金融委員会によると、今月21日の国務会議で、信用協同組合法施行令の改正案が可決された。これは昨年12月に相互金融政策協議会で議論された「相互金融業規制差益解消案」に対する後続措置だ。

最近、不動産業と建設業に対する与信規模が増加するにつれ、関連融資の延滞率も上昇している。不動産・建設業に対する今年上半期の融資規模は85兆6000億ウォンと、2016年末の(19兆4000億ウォン)に比べ急増した。同期間の融資総額で不動産・建設業が占める割合は、2016年の6.7%から今年6月に19.9%にまで大きく拡大していることが分かった。

一方、健全性は悪化している。今年6月を基準にすると、不動産・建設業の延滞率は2.62%で、2018年1.53%、2019年2.68%、昨年2.52%に続き高い水準にとどまっている。

これに対して金融委は、相互金融組合に対する業種別の与信限度規制の根拠を作り、不良債権増大の可能性に備える方針だ。改正案では、不動産業、建設業に対する融資はそれぞれ融資総額の30%、合計額は融資総額の50%以内で管理するよう規定されている。

流動性比率も規制

さらに、金融委は流動性比率の規制も導入する。これまでは、相互金融に流動性比率の規制がなく、資金引き出しなどによる流動性不足の際に、中央会からの資金借入に頼るなど、他の金融業界と比べ管理体系が不十分だった。

改正案には、残存満期3カ月以下の流動性比率を100%以上維持するが、△資産規模300~1000億ウォン未満の組合は90%以上△300億ウォン未満の組合は80%以上に緩和する内容が含まれている。
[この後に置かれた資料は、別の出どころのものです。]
<file path="src/hdl/dlr_pkg.sv">
// shared widths, types and command codes of the dda line rasterizer
package dlr_pkg;

	localparam int COORD_BITS = 10;
	localparam int FRAC_BITS  = 16;
	localparam int ACC_BITS   = COORD_BITS + FRAC_BITS + 1;
	localparam int INC_BITS   = FRAC_BITS + 2;
	localparam int CNT_BITS   = COORD_BITS + 1;
	localparam int QUO_BITS   = FRAC_BITS + 1;
	localparam int STEP_BITS  = $clog2(QUO_BITS);

	typedef logic [COORD_BITS-1:0] coord_t;
	typedef logic [CNT_BITS-1:0]   cnt_t;
	typedef logic [CNT_BITS-1:0]   rem_t;
	typedef logic [QUO_BITS-1:0]   quo_t;
	typedef logic [INC_BITS-1:0]   inc_t;
	typedef logic [ACC_BITS-1:0]   acc_t;
	typedef logic [STEP_BITS-1:0]  step_t;

	typedef enum logic {
		FUNC_LOAD = 1'b0,
		FUNC_STEP = 1'b1
	} func_t;

endpackage

</file>
<file path="src/hdl/dlr_if.sv">
// request and pixel channel interfaces of the dda line rasterizer
interface dlr_cmd_if;
	logic                valid;
	logic                ready;
	logic                func;
	dlr_pkg::coord_t     x_start;
	dlr_pkg::coord_t     y_start;
	dlr_pkg::coord_t     x_end;
	dlr_pkg::coord_t     y_end;

	modport source (output valid, func, x_start, y_start, x_end, y_end, input ready);
	modport sink (input valid, func, x_start, y_start, x_end, y_end, output ready);
endinterface

interface dlr_pix_if;
	logic                valid;
	logic                ready;
	dlr_pkg::coord_t     pixel_x;
	dlr_pkg::coord_t     pixel_y;
	logic                last_pixel;

	modport source (output valid, pixel_x, pixel_y, last_pixel, input ready);
	modport sink (input valid, pixel_x, pixel_y, last_pixel, output ready);
endinterface

</file>
<file path="src/hdl/dda_line_rasterizer_core.sv">
// dda line rasterizer: serial increment divider, accumulators and pixel output register
//
// Channels: cmd (sink) takes requests, pix (source) gives pixels; valid/ready on both.
// A load request (func 0) carries both endpoints. Its increments dx/len and dy/len are
// found by a restoring divider that yields one quotient bit per cycle for each axis, so
// a load keeps cmd.ready low from when it is taken until the divide is done.
// A step request (func 1) gives one pixel, registered: it shows on pix in the cycle after
// the request is taken; a step with no line pending gives nothing. Steps run one per
// cycle while no divide runs and pix is not stalled, with a single accumulator add per axis.
// cmd.ready is high when the divider is idle and the pixel register is empty or being
// emptied in that cycle, so a stalled pix channel holds one pixel and back-pressures cmd.
// A load with a zero-length line leaves no line pending and starts no divide.
// Reset (arst_n low) clears the accumulators, increments and pending pixel count and
// empties the pixel register.
module dda_line_rasterizer_core (
	input  logic            clk,
	input  logic            arst_n,
	dlr_cmd_if.sink         cmd,
	dlr_pix_if.source       pix
);

	localparam int C = dlr_pkg::COORD_BITS;
	localparam int F = dlr_pkg::FRAC_BITS;
	localparam dlr_pkg::step_t STEP_LAST = dlr_pkg::step_t'(F);

	typedef enum logic {
		ST_IDLE,
		ST_DIV
	} state_t;

	state_t           state_q;
	dlr_pkg::step_t   step_q;
	dlr_pkg::coord_t  len_q;
	dlr_pkg::rem_t    rem_q [2];
	dlr_pkg::quo_t    quo_q [2];
	logic             neg_q [2];
	dlr_pkg::inc_t    inc_q [2];
	dlr_pkg::acc_t    acc_q [2];
	dlr_pkg::cnt_t    pixels_left_q;
	logic             pix_valid_q;
	dlr_pkg::coord_t  pixel_x_q;
	dlr_pkg::coord_t  pixel_y_q;
	logic             last_pixel_q;

	logic             cmd_acc;
	logic             ld_acc;
	logic             st_acc;
	dlr_pkg::coord_t  dx;
	dlr_pkg::coord_t  dy;
	dlr_pkg::coord_t  len_d;
	dlr_pkg::rem_t    rsh [2];
	logic             qbit [2];
	dlr_pkg::rem_t    rem_d [2];
	dlr_pkg::quo_t    quo_d [2];
	dlr_pkg::inc_t    mag [2];
	dlr_pkg::inc_t    inc_d [2];
	dlr_pkg::acc_t    acc_nxt [2];

	// handshake
	assign cmd.ready = (state_q == ST_IDLE) && (!pix_valid_q || pix.ready);
	assign cmd_acc   = cmd.valid && cmd.ready;
	assign ld_acc    = cmd_acc && (cmd.func == dlr_pkg::FUNC_LOAD);
	assign st_acc    = cmd_acc && (cmd.func == dlr_pkg::FUNC_STEP) && (pixels_left_q != '0);

	// line length as the larger axis distance
	always_comb begin
		dx    = (cmd.x_start >= cmd.x_end) ? cmd.x_start - cmd.x_end : cmd.x_end - cmd.x_start;
		dy    = (cmd.y_start >= cmd.y_end) ? cmd.y_start - cmd.y_end : cmd.y_end - cmd.y_start;
		len_d = (dx > dy) ? dx : dy;
	end

	// one restoring divide step per axis, and the signed increment from the final quotient
	always_comb begin
		for (int i = 0; i < 2; i++) begin
			rsh[i]   = (step_q == '0) ? rem_q[i] : {rem_q[i][C-1:0], 1'b0};
			qbit[i]  = rsh[i] >= {1'b0, len_q};
			rem_d[i] = qbit[i] ? rsh[i] - {1'b0, len_q} : rsh[i];
			quo_d[i] = {quo_q[i][F-1:0], qbit[i]};
			mag[i]   = {1'b0, quo_d[i]};
			inc_d[i] = neg_q[i] ? (~mag[i]) + dlr_pkg::inc_t'(1) : mag[i];
		end
	end

	// accumulator step, increment sign-extended
	always_comb begin
		for (int i = 0; i < 2; i++) begin
			acc_nxt[i] = acc_q[i] + {{(dlr_pkg::ACC_BITS-dlr_pkg::INC_BITS){inc_q[i][dlr_pkg::INC_BITS-1]}},
				inc_q[i]};
		end
	end

	// sequencer, divider, accumulators and pixel register
	always_ff @(posedge clk or negedge arst_n) begin
		if (!arst_n) begin
			state_q       <= ST_IDLE;
			step_q        <= '0;
			len_q         <= '0;
			pixels_left_q <= '0;
			pix_valid_q   <= 1'b0;
			pixel_x_q     <= '0;
			pixel_y_q     <= '0;
			last_pixel_q  <= 1'b0;
			for (int i = 0; i < 2; i++) begin
				rem_q[i] <= '0;
				quo_q[i] <= '0;
				neg_q[i] <= 1'b0;
				inc_q[i] <= '0;
				acc_q[i] <= '0;
			end
		end else begin
			// pixel register drains when taken and not refilled
			if (pix.ready && !st_acc) begin
				pix_valid_q <= 1'b0;
			end
			unique case (state_q)
				ST_IDLE: begin
					if (ld_acc) begin
						pixels_left_q <= '0;
						if (len_d != '0) begin
							state_q  <= ST_DIV;
							step_q   <= '0;
							len_q    <= len_d;
							rem_q[0] <= {1'b0, dx};
							rem_q[1] <= {1'b0, dy};
							neg_q[0] <= cmd.x_end < cmd.x_start;
							neg_q[1] <= cmd.y_end < cmd.y_start;
							acc_q[0] <= {1'b0, cmd.x_start, 1'b1, {(F-1){1'b0}}};
							acc_q[1] <= {1'b0, cmd.y_start, 1'b1, {(F-1){1'b0}}};
						end
					end else if (st_acc) begin
						pix_valid_q   <= 1'b1;
						pixel_x_q     <= acc_q[0][F +: C];
						pixel_y_q     <= acc_q[1][F +: C];
						last_pixel_q  <= pixels_left_q == dlr_pkg::cnt_t'(1);
						acc_q[0]      <= acc_nxt[0];
						acc_q[1]      <= acc_nxt[1];
						pixels_left_q <= pixels_left_q - dlr_pkg::cnt_t'(1);
					end
				end
				ST_DIV: begin
					for (int i = 0; i < 2; i++) begin
						rem_q[i] <= rem_d[i];
						quo_q[i] <= quo_d[i];
					end
					if (step_q == STEP_LAST) begin
						state_q       <= ST_IDLE;
						inc_q[0]      <= inc_d[0];
						inc_q[1]      <= inc_d[1];
						pixels_left_q <= {1'b0, len_q};
					end else begin
						step_q <= step_q + dlr_pkg::step_t'(1);
					end
				end
				default: begin
					state_q <= ST_IDLE;
				end
			endcase
		end
	end

	assign pix.valid      = pix_valid_q;
	assign pix.pixel_x    = pixel_x_q;
	assign pix.pixel_y    = pixel_y_q;
	assign pix.last_pixel = last_pixel_q;

	// a load of a real line starts the divider
	a_load_starts_div: assert property (@(posedge clk) disable iff (!arst_n)
		(ld_acc && (len_d != '0)) |=> (state_q == ST_DIV))
		else $error("load did not start divide");

	// a fresh pixel only follows a step request
	a_pix_from_step: assert property (@(posedge clk) disable iff (!arst_n)
		(pix_valid_q && !$past(pix_valid_q)) |-> $past(st_acc))
		else $error("pixel without step request");

	// the final pixel empties the line
	a_last_clears: assert property (@(posedge clk) disable iff (!arst_n)
		(st_acc && (pixels_left_q == dlr_pkg::cnt_t'(1))) |=>
		((pixels_left_q == '0) && last_pixel_q && pix_valid_q))
		else $error("last pixel did not end line");

	// divider step count stays in range and no request is taken meanwhile
	a_div_bounded: assert property (@(posedge clk) disable iff (!arst_n)
		(state_q == ST_DIV) |-> ((step_q <= STEP_LAST) && !cmd_acc))
		else $error("divider out of range");

endmodule
</file>
<file path="src/flat_wrapper.sv">
// flat-port wrapper written by rule: the top's interface ports become plain ports
module dda_line_rasterizer_core_flat 
  (clk, arst_n, cmd_valid, cmd_func, cmd_x_start, cmd_y_start, cmd_x_end, cmd_y_end, cmd_ready, pix_valid, pix_pixel_x, pix_pixel_y, pix_last_pixel, pix_ready);
  dlr_cmd_if cmd_i ();
  dlr_pix_if pix_i ();
  input  logic clk;
  input  logic arst_n;
  input wire logic [$bits(cmd_i.valid)-1:0] cmd_valid;
  input wire logic [$bits(cmd_i.func)-1:0] cmd_func;
  input wire logic [$bits(cmd_i.x_start)-1:0] cmd_x_start;
  input wire logic [$bits(cmd_i.y_start)-1:0] cmd_y_start;
  input wire logic [$bits(cmd_i.x_end)-1:0] cmd_x_end;
  input wire logic [$bits(cmd_i.y_end)-1:0] cmd_y_end;
  output wire logic [$bits(cmd_i.ready)-1:0] cmd_ready;
  output wire logic [$bits(pix_i.valid)-1:0] pix_valid;
  output wire logic [$bits(pix_i.pixel_x)-1:0] pix_pixel_x;
  output wire logic [$bits(pix_i.pixel_y)-1:0] pix_pixel_y;
  output wire logic [$bits(pix_i.last_pixel)-1:0] pix_last_pixel;
  input wire logic [$bits(pix_i.ready)-1:0] pix_ready;
  assign cmd_i.valid = cmd_valid;
  assign cmd_i.func = cmd_func;
  assign cmd_i.x_start = cmd_x_start;
  assign cmd_i.y_start = cmd_y_start;
  assign cmd_i.x_end = cmd_x_end;
  assign cmd_i.y_end = cmd_y_end;
  assign cmd_ready = cmd_i.ready;
  assign pix_valid = pix_i.valid;
  assign pix_pixel_x = pix_i.pixel_x;
  assign pix_pixel_y = pix_i.pixel_y;
  assign pix_last_pixel = pix_i.last_pixel;
  assign pix_i.ready = pix_ready;
  dda_line_rasterizer_core u_core (.clk(clk), .arst_n(arst_n), .cmd(cmd_i), .pix(pix_i));
endmodule
</file>
==> src/sv/accel_step_detector_top_macros.svh <==
`ifndef ACCEL_STEP_DETECTOR_TOP_MACROS_SVH
`define ACCEL_STEP_DETECTOR_TOP_MACROS_SVH

// check that holds in the same cycle as the trigger
`define ASD_ASSERT_NOW(label, trig, prop, msg) \
  label: assert property (@(posedge clk) disable iff (!rst_n) (trig) |-> (prop)) \
    else $error(msg);

// check that holds in the cycle after the trigger
`define ASD_ASSERT_NEXT(label, trig, prop, msg) \
  label: assert property (@(posedge clk) disable iff (!rst_n) (trig) |=> (prop)) \
    else $error(msg);

`endif

==> src/sv/asd_pkg.sv <==
`default_nettype none

package asd_pkg;

  // magnitude and datapath widths
  localparam int MAG_W      = 16;
  localparam int ACC_W      = 32;
  localparam int REM_W      = 17;
  localparam int MUL_W      = 18;
  localparam int ROOT_STEPS = 16;

  // register file addressing
  localparam int REG_ADDR_W = 5;
  localparam int REG_IDX_W  = 3;

  localparam logic [REG_IDX_W-1:0] REG_STEP_MARGIN     = 3'd0;
  localparam logic [REG_IDX_W-1:0] REG_MIN_INTERVAL_MS = 3'd1;
  localparam logic [REG_IDX_W-1:0] REG_TILT_IDLE_BELOW = 3'd2;
  localparam logic [REG_IDX_W-1:0] REG_TILT_BAND_LOW   = 3'd3;
  localparam logic [REG_IDX_W-1:0] REG_TILT_BAND_HIGH  = 3'd4;

  // level codes
  localparam logic [1:0] LEVEL_IDLE   = 2'd0;
  localparam logic [1:0] LEVEL_SINGLE = 2'd1;
  localparam logic [1:0] LEVEL_BOTH   = 2'd2;

  typedef struct packed {
    logic               command;
    logic signed [15:0] accel_x;
    logic signed [15:0] accel_y;
    logic signed [15:0] accel_z;
    logic [31:0]        now_ms;
  } in_item_t;

  typedef struct packed {
    logic [31:0] step_count;
    logic        step_seen;
    logic        window_ready;
    logic        led_green;
    logic        led_red;
    logic [1:0]  level_code;
  } out_item_t;

  typedef struct packed {
    logic [15:0]        step_margin;
    logic [15:0]        min_interval_ms;
    logic signed [15:0] tilt_idle_below;
    logic signed [15:0] tilt_band_low;
    logic signed [15:0] tilt_band_high;
  } cfg_t;

  localparam cfg_t CFG_RESET = '{
    step_margin:     16'd1597,
    min_interval_ms: 16'd400,
    tilt_idle_below: 16'sd1,
    tilt_band_low:   16'sd2048,
    tilt_band_high:  16'sd2253
  };

endpackage

`default_nettype wire

==> src/sv/asd_regs.sv <==
`default_nettype none

module asd_regs (
  input  wire logic                           clk,
  input  wire logic                           rst_n,
  input  wire logic                           psel,
  input  wire logic                           penable,
  input  wire logic                           pwrite,
  input  wire logic [asd_pkg::REG_ADDR_W-1:0] paddr,
  input  wire logic [31:0]                    pwdata,
  output logic [31:0]                         prdata,
  output logic                                pready,
  output asd_pkg::cfg_t                       cfg
);
  import asd_pkg::*;

  cfg_t                 cfg_r;
  logic [REG_IDX_W-1:0] reg_idx;
  logic                 wr_en;

  assign reg_idx = paddr[REG_ADDR_W-1:2];
  assign wr_en   = psel && penable && pwrite;
  assign pready  = 1'b1;
  assign cfg     = cfg_r;

  // register writes in the access phase
  always_ff @(posedge clk) begin
    if (!rst_n) begin
      cfg_r <= CFG_RESET;
    end else if (wr_en) begin
      unique case (reg_idx)
        REG_STEP_MARGIN:     cfg_r.step_margin     <= pwdata[15:0];
        REG_MIN_INTERVAL_MS: cfg_r.min_interval_ms <= pwdata[15:0];
        REG_TILT_IDLE_BELOW: cfg_r.tilt_idle_below <= pwdata[15:0];
        REG_TILT_BAND_LOW:   cfg_r.tilt_band_low   <= pwdata[15:0];
        REG_TILT_BAND_HIGH:  cfg_r.tilt_band_high  <= pwdata[15:0];
        default: ;
      endcase
    end
  end

  // read mux, signed fields come back sign extended
  always_comb begin
    unique case (reg_idx)
      REG_STEP_MARGIN:     prdata = {16'b0, cfg_r.step_margin};
      REG_MIN_INTERVAL_MS: prdata = {16'b0, cfg_r.min_interval_ms};
      REG_TILT_IDLE_BELOW: prdata = {{16{cfg_r.tilt_idle_below[15]}}, cfg_r.tilt_idle_below};
      REG_TILT_BAND_LOW:   prdata = {{16{cfg_r.tilt_band_low[15]}}, cfg_r.tilt_band_low};
      REG_TILT_BAND_HIGH:  prdata = {{16{cfg_r.tilt_band_high[15]}}, cfg_r.tilt_band_high};
      default:             prdata = 32'b0;
    endcase
  end

endmodule

`default_nettype wire

==> src/sv/accel_step_detector_top.sv <==
`default_nettype none
`include "accel_step_detector_top_macros.svh"

// channel   | handshake             | payload
// ----------+-----------------------+--------------------------------------
// input     | in_valid / in_ready   | in_data   (asd_pkg::in_item_t)
// result    | out_valid / out_ready | out_data  (asd_pkg::out_item_t)
// config    | psel/penable/pwrite   | paddr, pwdata, prdata (pready high)
//
// a sample item passes from accept to result through the squaring steps on the
// shared 18x18 multiplier, the bit-serial root steps, a ring update and a decision
// a clear item goes straight to the decision stage
// in_ready is high only while idle, so no item is taken until the last one is done
// a waiting result holds the decision stage, and no new item is taken meanwhile
// synchronous active-low reset clears the ring, counters, LEDs and registers

module accel_step_detector_top #(
  parameter int WINDOW_DEPTH = 5
) (
  input  wire logic                           clk,
  input  wire logic                           rst_n,
  input  wire logic                           in_valid,
  output logic                                in_ready,
  input  wire asd_pkg::in_item_t              in_data,
  output logic                                out_valid,
  input  wire logic                           out_ready,
  output asd_pkg::out_item_t                  out_data,
  input  wire logic                           psel,
  input  wire logic                           penable,
  input  wire logic                           pwrite,
  input  wire logic [asd_pkg::REG_ADDR_W-1:0] paddr,
  input  wire logic [31:0]                    pwdata,
  output logic [31:0]                         prdata,
  output logic                                pready
);
  import asd_pkg::*;

  localparam int POS_W  = $clog2(WINDOW_DEPTH);
  localparam int SUM_W  = MAG_W + $clog2(WINDOW_DEPTH);
  localparam int PROD_W = 2 * MUL_W;
  localparam int CNT_W  = $clog2(ROOT_STEPS);

  localparam logic [POS_W-1:0]        POS_LAST  = POS_W'(WINDOW_DEPTH - 1);
  localparam logic signed [MUL_W-1:0] DEPTH_OP  = MUL_W'(WINDOW_DEPTH);
  localparam logic [CNT_W-1:0]        SQ_LAST   = CNT_W'(3);
  localparam logic [CNT_W-1:0]        ROOT_LAST = CNT_W'(ROOT_STEPS - 1);

  localparam logic [2:0] ST_IDLE = 3'd0;
  localparam logic [2:0] ST_SQ   = 3'd1;
  localparam logic [2:0] ST_ROOT = 3'd2;
  localparam logic [2:0] ST_UPD  = 3'd3;
  localparam logic [2:0] ST_DEC  = 3'd4;

  cfg_t cfg;

  // register file
  asd_regs u_regs (
    .clk     (clk),
    .rst_n   (rst_n),
    .psel    (psel),
    .penable (penable),
    .pwrite  (pwrite),
    .paddr   (paddr),
    .pwdata  (pwdata),
    .prdata  (prdata),
    .pready  (pready),
    .cfg     (cfg)
  );

  // control state
  logic [2:0]       state_r, state_nxt;
  logic [CNT_W-1:0] cnt_r, cnt_nxt;
  logic [POS_W-1:0] pos_r, pos_nxt;
  logic             filled_r, filled_nxt;
  logic [SUM_W-1:0] sum_r, sum_nxt;
  logic [MAG_W-1:0] ring_r [WINDOW_DEPTH];
  logic [MAG_W-1:0] ring_nxt [WINDOW_DEPTH];
  logic [31:0]      last_ms_r, last_ms_nxt;
  logic [31:0]      total_r, total_nxt;
  logic             green_r, green_nxt;
  logic             red_r, red_nxt;
  logic             out_valid_r, out_valid_nxt;

  // datapath
  in_item_t                  item_r, item_nxt;
  logic [ACC_W-1:0]          acc_r, acc_nxt;
  logic [REM_W-1:0]          rem_r, rem_nxt;
  logic [MAG_W-1:0]          root_r, root_nxt;
  logic signed [PROD_W-1:0]  prod_r;
  logic                      time_ok_r, time_ok_nxt;
  out_item_t                 out_r, out_nxt;

  logic                      slot_free;
  logic                      in_acc;
  logic                      dec_go;
  logic signed [MUL_W-1:0]   mul_a;
  logic signed [MUL_W-1:0]   mul_b;
  logic signed [MUL_W-1:0]   excess_op;
  logic [REM_W+1:0]          rem_sh;
  logic [REM_W+1:0]          trial;
  logic [REM_W+1:0]          rem_sub;
  logic                      root_ge;
  logic                      excess_hit;
  logic                      step_hit;
  logic                      tilt_green;
  logic                      tilt_red;
  logic [1:0]                tilt_level;

  assign slot_free = !out_valid_r || out_ready;
  assign in_ready  = (state_r == ST_IDLE);
  assign in_acc    = in_valid && in_ready;
  assign dec_go    = (state_r == ST_DEC) && slot_free;
  assign out_valid = out_valid_r;
  assign out_data  = out_r;

  // shared multiplier operands: squares of the axes, then excess times depth,
  // kept on the excess while the decision waits
  assign excess_op = $signed({2'b00, root_r}) - $signed({2'b00, cfg.step_margin});

  always_comb begin
    mul_a = '0;
    mul_b = '0;
    if (state_r == ST_UPD || state_r == ST_DEC) begin
      mul_a = excess_op;
      mul_b = DEPTH_OP;
    end else if (state_r == ST_SQ) begin
      unique case (cnt_r[1:0])
        2'd0: begin
          mul_a = MUL_W'(item_r.accel_x);
          mul_b = MUL_W'(item_r.accel_x);
        end
        2'd1: begin
          mul_a = MUL_W'(item_r.accel_y);
          mul_b = MUL_W'(item_r.accel_y);
        end
        2'd2: begin
          mul_a = MUL_W'(item_r.accel_z);
          mul_b = MUL_W'(item_r.accel_z);
        end
        default: ;
      endcase
    end
  end

  // one step of the restoring square root: two radicand bits in, one root bit out
  assign rem_sh  = {rem_r, acc_r[ACC_W-1:ACC_W-2]};
  assign trial   = {1'b0, root_r, 2'b01};
  assign root_ge = rem_sh >= trial;
  assign rem_sub = rem_sh - trial;

  // (mag - thr) * depth > sum is the same as (mag - mean) > thr
  assign excess_hit = prod_r > $signed({{(PROD_W-SUM_W){1'b0}}, sum_r});
  assign step_hit   = filled_r && excess_hit && time_ok_r;

  // tilt bands, first match wins
  always_comb begin
    if (item_r.accel_y < cfg.tilt_idle_below) begin
      tilt_green = 1'b0; tilt_red = 1'b0; tilt_level = LEVEL_IDLE;
    end else if (item_r.accel_y < cfg.tilt_band_low) begin
      tilt_green = 1'b0; tilt_red = 1'b1; tilt_level = LEVEL_SINGLE;
    end else if (item_r.accel_y < cfg.tilt_band_high) begin
      tilt_green = 1'b1; tilt_red = 1'b1; tilt_level = LEVEL_BOTH;
    end else begin
      tilt_green = 1'b1; tilt_red = 1'b0; tilt_level = LEVEL_SINGLE;
    end
  end

  // sequencer and next-state logic
  always_comb begin
    state_nxt     = state_r;
    cnt_nxt       = cnt_r;
    pos_nxt       = pos_r;
    filled_nxt    = filled_r;
    sum_nxt       = sum_r;
    ring_nxt      = ring_r;
    last_ms_nxt   = last_ms_r;
    total_nxt     = total_r;
    green_nxt     = green_r;
    red_nxt       = red_r;
    item_nxt      = item_r;
    acc_nxt       = acc_r;
    rem_nxt       = rem_r;
    root_nxt      = root_r;
    time_ok_nxt   = time_ok_r;
    out_nxt       = out_r;
    out_valid_nxt = out_valid_r && !out_ready;

    unique case (state_r)
      ST_IDLE: begin
        if (in_acc) begin
          item_nxt = in_data;
          if (in_data.command) begin
            state_nxt = ST_DEC;
          end else begin
            acc_nxt   = '0;
            cnt_nxt   = '0;
            state_nxt = ST_SQ;
          end
        end
      end
      ST_SQ: begin
        if (cnt_r != '0) begin
          acc_nxt = acc_r + prod_r[ACC_W-1:0];
        end
        if (cnt_r == SQ_LAST) begin
          cnt_nxt   = '0;
          rem_nxt   = '0;
          root_nxt  = '0;
          state_nxt = ST_ROOT;
        end else begin
          cnt_nxt = cnt_r + 1'b1;
        end
      end
      ST_ROOT: begin
        rem_nxt  = root_ge ? rem_sub[REM_W-1:0] : rem_sh[REM_W-1:0];
        root_nxt = {root_r[MAG_W-2:0], root_ge};
        acc_nxt  = {acc_r[ACC_W-3:0], 2'b00};
        cnt_nxt  = cnt_r + 1'b1;
        if (cnt_r == ROOT_LAST) begin
          state_nxt = ST_UPD;
        end
      end
      ST_UPD: begin
        sum_nxt          = sum_r - SUM_W'(ring_r[pos_r]) + SUM_W'(root_r);
        ring_nxt[pos_r]  = root_r;
        if (pos_r == POS_LAST) begin
          pos_nxt    = '0;
          filled_nxt = 1'b1;
        end else begin
          pos_nxt = pos_r + 1'b1;
        end
        time_ok_nxt = (item_r.now_ms - last_ms_r) > {16'b0, cfg.min_interval_ms};
        state_nxt   = ST_DEC;
      end
      ST_DEC: begin
        if (slot_free) begin
          if (item_r.command) begin
            // clear item: zero the count, report current window and LEDs
            total_nxt            = 32'b0;
            out_nxt.step_count   = 32'b0;
            out_nxt.step_seen    = 1'b0;
            out_nxt.window_ready = filled_r;
            out_nxt.led_green    = green_r;
            out_nxt.led_red      = red_r;
            out_nxt.level_code   = LEVEL_IDLE;
          end else begin
            if (step_hit) begin
              last_ms_nxt = item_r.now_ms;
              total_nxt   = total_r + 1'b1;
            end
            if (filled_r) begin
              green_nxt = tilt_green;
              red_nxt   = tilt_red;
            end
            out_nxt.step_count   = step_hit ? total_r + 1'b1 : total_r;
            out_nxt.step_seen    = step_hit;
            out_nxt.window_ready = filled_r;
            out_nxt.led_green    = filled_r ? tilt_green : green_r;
            out_nxt.led_red      = filled_r ? tilt_red : red_r;
            out_nxt.level_code   = filled_r ? tilt_level : LEVEL_IDLE;
          end
          out_valid_nxt = 1'b1;
          state_nxt     = ST_IDLE;
        end
      end
      default: state_nxt = ST_IDLE;
    endcase
  end

  // control registers
  always_ff @(posedge clk) begin
    if (!rst_n) begin
      state_r     <= ST_IDLE;
      cnt_r       <= '0;
      pos_r       <= '0;
      filled_r    <= 1'b0;
      sum_r       <= '0;
      last_ms_r   <= 32'b0;
      total_r     <= 32'b0;
      green_r     <= 1'b0;
      red_r       <= 1'b0;
      out_valid_r <= 1'b0;
      for (int i = 0; i < WINDOW_DEPTH; i++) begin
        ring_r[i] <= '0;
      end
    end else begin
      state_r     <= state_nxt;
      cnt_r       <= cnt_nxt;
      pos_r       <= pos_nxt;
      filled_r    <= filled_nxt;
      sum_r       <= sum_nxt;
      last_ms_r   <= last_ms_nxt;
      total_r     <= total_nxt;
      green_r     <= green_nxt;
      red_r       <= red_nxt;
      out_valid_r <= out_valid_nxt;
      ring_r      <= ring_nxt;
    end
  end

  // payload registers
  always_ff @(posedge clk) begin
    item_r    <= item_nxt;
    acc_r     <= acc_nxt;
    rem_r     <= rem_nxt;
    root_r    <= root_nxt;
    prod_r    <= mul_a * mul_b;
    time_ok_r <= time_ok_nxt;
    out_r     <= out_nxt;
  end

  // checks
  `ASD_ASSERT_NEXT(a_item_busy, in_acc, !in_ready, "accept did not leave idle")
  `ASD_ASSERT_NOW(a_pos_range, 1'b1, pos_r <= POS_LAST, "ring position past window depth")
  `ASD_ASSERT_NOW(a_step_needs_window, out_valid && out_data.step_seen, out_data.window_ready, "step reported before window filled")
  `ASD_ASSERT_NEXT(a_dec_delivers, dec_go, out_valid && state_r == ST_IDLE, "decision did not deliver a result")

endmodule

`default_nettype wire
信用協同組合の個別組合については、中央会に対する返済準備金の義務預置比率も引き上げる。現状では、前月末日の時点で、預託金および積金残高の10%のうち半分を中央会に返済準備金として預けているが、他の相互金融業界に比べて割合が低かった。農協・水協・山林組合は返済準備金を中央会に100%預けている。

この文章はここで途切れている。